### WHAT TO PRODUCE
Once the line with "test, second input constant | 1 |" is found in the data, output it and each following line exactly, up to and including the line with "Every way passes these cells.", and nothing before or after.

### DATA EXTRACT
_ _ _ _ _

### src/rtl/edge_video_output_stage.sv
// Output stage of the edge-detection video path: realigns syncs/pixels with the late Sobel
// result, composes the display-mode pixel and flags bad line lengths. EDGE_OUT_TP_EN adds mode-3 colour bars.
module edge_video_output_stage #(
  parameter int PIX_W   = 8,
  parameter int CH      = 3,
  parameter int LATENCY = 4,
  parameter int H_ACT   = 640
) (
  input  logic                I_PCLK,
  input  logic                I_RST,
  input  logic [CH*PIX_W-1:0] I_PIX_DATA,
  input  logic                I_VSYNC,
  input  logic                I_HSYNC,
  input  logic                I_DE,
  input  logic [PIX_W-1:0]    I_EDGE,
  input  logic [1:0]          I_MODE,
  input  logic [PIX_W-1:0]    I_THRESH,
  input  logic [CH*PIX_W-1:0] I_OVL_COLOR,
  output logic [CH*PIX_W-1:0] O_PIX_DATA,
  output logic                O_VSYNC,
  output logic                O_HSYNC,
  output logic                O_DE,
  output logic [15:0]         O_FRAME_CNT,
  output logic                O_LINE_ERR
);
  localparam int DW    = CH * PIX_W;
  localparam int DEPTH = LATENCY + 1;
  localparam int COL_W = $clog2(H_ACT + 1);
  localparam logic [COL_W-1:0] COL_MAX  = '1;
  localparam logic [COL_W-1:0] COL_LINE = COL_W'(H_ACT);

  typedef enum logic [1:0] {
    MODE_PASS = 2'd0,
    MODE_GRAY = 2'd1,
    MODE_OVL  = 2'd2,
    MODE_TP   = 2'd3
  } mode_e;

  logic [DW-1:0]    pix_sr_q [DEPTH];
  logic [DW-1:0]    pix_sr_d [DEPTH];
  logic [DEPTH-1:0] vs_sr_q, vs_sr_d, hs_sr_q, hs_sr_d, de_sr_q, de_sr_d;
  logic [PIX_W-1:0] edge_q, edge_d, thr_q, thr_d;
  mode_e            mode_q, mode_d;
  logic [COL_W-1:0] col_q, col_d;
  logic [15:0]      frame_cnt_q, frame_cnt_d;
  logic             line_err_q, line_err_d;
  logic [DW-1:0]    pix_out_q, pix_out_d;
  logic             vs_out_q, vs_out_d, hs_out_q, hs_out_d, de_out_q, de_out_d;
  logic [DW-1:0]    pix_al, pix_comp;
  logic             vs_al, de_al, frame_evt, de_fall;

  // Input register plus LATENCY further stages, so the tap lines up with the registered I_EDGE.
  always_comb begin
    pix_sr_d[0] = I_PIX_DATA;
    for (int i = 1; i < DEPTH; i++) pix_sr_d[i] = pix_sr_q[i-1];
    vs_sr_d = {vs_sr_q[DEPTH-2:0], I_VSYNC};
    hs_sr_d = {hs_sr_q[DEPTH-2:0], I_HSYNC};
    de_sr_d = {de_sr_q[DEPTH-2:0], I_DE};
    edge_d  = I_EDGE;
  end

  assign pix_al = pix_sr_q[DEPTH-1];
  assign vs_al  = vs_sr_q[DEPTH-1];
  assign de_al  = de_sr_q[DEPTH-1];

`ifdef EDGE_OUT_TP_EN
  localparam int BAR_W = (H_ACT >= 8) ? H_ACT / 8 : 1;
  logic [31:0]   bar_n;
  logic [2:0]    bar_idx;
  logic [DW-1:0] tp_pix;

  // Bar index bits map straight to channel enables: bit0 off = blue, bit2 off = green, bit1 off = red.
  always_comb begin
    bar_n   = 32'(col_q) / 32'(BAR_W);
    bar_idx = (bar_n > 32'd7) ? 3'd7 : bar_n[2:0];
    tp_pix  = '0;
    for (int c = 0; c < CH; c++) begin
      if (c == 0)      tp_pix[c*PIX_W +: PIX_W] = {PIX_W{~bar_idx[0]}};
      else if (c == 1) tp_pix[c*PIX_W +: PIX_W] = {PIX_W{~bar_idx[2]}};
      else if (c == 2) tp_pix[c*PIX_W +: PIX_W] = {PIX_W{~bar_idx[1]}};
    end
  end
`endif

  always_comb begin
    pix_comp = pix_al;
    case (mode_q)
      MODE_GRAY: for (int c = 0; c < CH; c++) pix_comp[c*PIX_W +: PIX_W] = edge_q;
      MODE_OVL:  if (edge_q >= thr_q) pix_comp = I_OVL_COLOR;
`ifdef EDGE_OUT_TP_EN
      MODE_TP:   pix_comp = tp_pix;
`else
      MODE_TP:   pix_comp = pix_al;
`endif
      default:   pix_comp = pix_al;
    endcase
  end

  // The output sync registers double as the one-cycle-delayed copies used for edge detection.
  always_comb begin
    frame_evt   = vs_al & ~vs_out_q;
    de_fall     = de_out_q & ~de_al;
    mode_d      = mode_q;
    thr_d       = thr_q;
    frame_cnt_d = frame_cnt_q;
    if (frame_evt) begin
      mode_d      = mode_e'(I_MODE);
      thr_d       = I_THRESH;
      frame_cnt_d = frame_cnt_q + 16'd1;
    end
    col_d = col_q;
    if (de_fall) col_d = '0;
    else if (de_al && (col_q != COL_MAX)) col_d = col_q + COL_W'(1);
    line_err_d = line_err_q | (de_fall & (col_q != COL_LINE));
    pix_out_d  = de_al ? pix_comp : '0;
    vs_out_d   = vs_al;
    hs_out_d   = hs_sr_q[DEPTH-1];
    de_out_d   = de_al;
  end

  always_ff @(posedge I_PCLK) begin
    if (I_RST) begin
      for (int i = 0; i < DEPTH; i++) pix_sr_q[i] <= '0;
      vs_sr_q     <= '0;
      hs_sr_q     <= '0;
      de_sr_q     <= '0;
      edge_q      <= '0;
      thr_q       <= '0;
      mode_q      <= MODE_PASS;
      col_q       <= '0;
      frame_cnt_q <= '0;
      line_err_q  <= 1'b0;
      pix_out_q   <= '0;
      vs_out_q    <= 1'b0;
      hs_out_q    <= 1'b0;
      de_out_q    <= 1'b0;
    end else begin
      for (int i = 0; i < DEPTH; i++) pix_sr_q[i] <= pix_sr_d[i];
      vs_sr_q     <= vs_sr_d;
      hs_sr_q     <= hs_sr_d;
      de_sr_q     <= de_sr_d;
      edge_q      <= edge_d;
      thr_q       <= thr_d;
      mode_q      <= mode_d;
      col_q       <= col_d;
      frame_cnt_q <= frame_cnt_d;
      line_err_q  <= line_err_d;
      pix_out_q   <= pix_out_d;
      vs_out_q    <= vs_out_d;
      hs_out_q    <= hs_out_d;
      de_out_q    <= de_out_d;
    end
  end

  assign O_PIX_DATA  = pix_out_q;
  assign O_VSYNC     = vs_out_q;
  assign O_HSYNC     = hs_out_q;
  assign O_DE        = de_out_q;
  assign O_FRAME_CNT = frame_cnt_q;
  assign O_LINE_ERR  = line_err_q;

endmodule

### config.mk
export PLATFORM = sky130hd
export DESIGN_NAME = edge_video_output_stage
export DESIGN_NICKNAME = d
export VERILOG_FILES = /design/src/rtl/edge_video_output_stage.sv
export SDC_FILE = /design/constraint.sdc
export NUM_CORES = 1
export LEC_CHECK = 0
export CAP_MARGIN = 20
export CORE_ASPECT_RATIO = 1.1
export CORE_MARGIN = 1.5
export CORE_UTILIZATION = 39
export DETAILED_ROUTE_END_ITERATION = 8
export SETUP_SLACK_MARGIN = 0.4
export SLEW_MARGIN = 10
export SYNTH_ARGS = -nofsm -noshare
export SYNTH_HDL_FRONTEND = slang
export SYNTH_SLANG_ARGS = --single-unit
### constraint.sdc
create_clock -name I_PCLK -period 4.12 [get_ports I_PCLK]
set_clock_uncertainty 0.15 [all_clocks]
set_input_delay 0.824 -clock I_PCLK [delete_from_list [all_inputs] [get_ports I_PCLK]]
set_output_delay 0.824 -clock I_PCLK [all_outputs]
set_load 0.005 [all_outputs]
## Word-level counts from Yosys, hierarchy flattened

Memory sizes are Yosys's and may differ from the RTL's.
Index checks and enable logic that the tools add are counted.

- Output and inout port bits: 44
- RAM bits: 120
- Bits of input ports: 71
- Memories: 1
- Bits in registers: 87
- Logic and storage cells: 45

- Reduce and logical (&&, ||, !) cells: 3
- Mux-type cells: 10
- Equal/unequal tests: 4
- Order comparisons: 1
- Bitwise operators: 11
- $add $sub $neg: 2

Memory list:

| name | depth | bits a word | rd ports | clocked after memory_dff | wr ports | RTL line | RTL |
|---|---|---|---|---|---|---|---|
| pix_sr_q | 5 | 24 | 5 | 0 | 5 | 39 | `logic [DW-1:0] pix_sr_q [DEPTH];` |

Operators with widths:

| operator | number |
|---|---|
| 24-bit two-way mux | 6 |
| 24-bit one-hot mux with 2 select lines | 1 |
| 10-bit inequality test, second input constant | 2 |
| 16-bit by 1-bit adder with 16-bit output, second input constant | 1 |
| 10-bit by 1-bit adder with 10-bit output, second input constant | 1 |
| 8-bit >= comparator | 1 |
| 1-bit OR | 6 |
| 2-bit OR reduction | 2 |
| 1-bit AND | 3 |
| 1-bit two-way mux | 3 |
| 2-bit by 1-bit equality test with 1-bit output, second input constant | 1 |
| 2-bit equality test, second input constant | 1 |
| 1-bit inverter | 2 |
| 1-bit logical AND | 1 |

## Logic depth before layout (Yosys ltp)

- Depth after elaboration: 4
- Mapped depth: 9
- Gate-level depth less buffers: 7

## Least setup slack after synthesis

OpenSTA, ideal clock, no wires.

- Path type: register to register
- From: reg thr_q[6]
- To: reg pix_out_q[10] (netlist: O_PIX_DATA[10])
- Clock period less this slack: 2.138 ns
- Stages on the path, launching flop included: 10
- Slack: 1.982 ns
- Path buffers: 2
- Data arrival time: 1.868 ns
- Path through: dfxtp_1 > inv_1 > ha_1 > a21o_1 > a221o_1 > a41oi_2 > buf_6 > buf_6 > nor2_1 > a211o_1

- Cells in the longest elaborated chain, start to end: 3

Ends and longest elaborated chain:

| item | RTL line | RTL |
|---|---|---|
| start: declaration | 42 | `logic [PIX_W-1:0] edge_q, edge_d, thr_q, thr_d;` |
| start signal: assignment | 143 | `thr_q <= thr_d;` |
| 8-bit >= comparator | 89 | `MODE_OVL: if (edge_q >= thr_q) pix_comp = I_OVL_COLOR;` |
| 24-bit two-way mux | 89 |  |
| 24-bit one-hot mux with 2 select lines | 87 | `case (mode_q)` |
| end signal: assignment | 148 | `pix_out_q <= pix_out_d;` |
| end: declaration | 47 | `logic [DW-1:0] pix_out_q, pix_out_d;` |

Every way passes these cells.
A chain may end at the register's enable or synchronous reset.

## Worst setup path after layout

- From: reg frame_cnt_q[3] (netlist: O_FRAME_CNT[3])
- To: out O_FRAME_CNT[3]

RTL lines:

| item | RTL line | RTL |
|---|---|---|
| start: declaration | 45 | `logic [15:0] frame_cnt_q, frame_cnt_d;` |
| start signal: assignment | 146 | `frame_cnt_q <= frame_cnt_d;` |
| end: declaration | 23 | `output logic [15:0] O_FRAME_CNT,` |

No word-level cell between the ends.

_ _ _ _ _

### ANSWER SPACE
| 2-bit equality test, second input constant | 1 |
| 1-bit inverter | 2 |
| 1-bit logical AND | 1 |

## Logic depth before layout (Yosys ltp)

- Depth after elaboration: 4
- Mapped depth: 9
- Gate-level depth less buffers: 7

## Least setup slack after synthesis

OpenSTA, ideal clock, no wires.

- Path type: register to register
- From: reg thr_q[6]
- To: reg pix_out_q[10] (netlist: O_PIX_DATA[10])
- Clock period less this slack: 2.138 ns
- Stages on the path, launching flop included: 10
- Slack: 1.982 ns
- Path buffers: 2
- Data arrival time: 1.868 ns
- Path through: dfxtp_1 > inv_1 > ha_1 > a21o_1 > a221o_1 > a41oi_2 > buf_6 > buf_6 > nor2_1 > a211o_1

- Cells in the longest elaborated chain, start to end: 3

Ends and longest elaborated chain:

| item | RTL line | RTL |
|---|---|---|
| start: declaration | 42 | `logic [PIX_W-1:0] edge_q, edge_d, thr_q, thr_d;` |
| start signal: assignment | 143 | `thr_q <= thr_d;` |
| 8-bit >= comparator | 89 | `MODE_OVL: if (edge_q >= thr_q) pix_comp = I_OVL_COLOR;` |
| 24-bit two-way mux | 89 |  |
| 24-bit one-hot mux with 2 select lines | 87 | `case (mode_q)` |
| end signal: assignment | 148 | `pix_out_q <= pix_out_d;` |
| end: declaration | 47 | `logic [DW-1:0] pix_out_q, pix_out_d;` |

Every way passes these cells.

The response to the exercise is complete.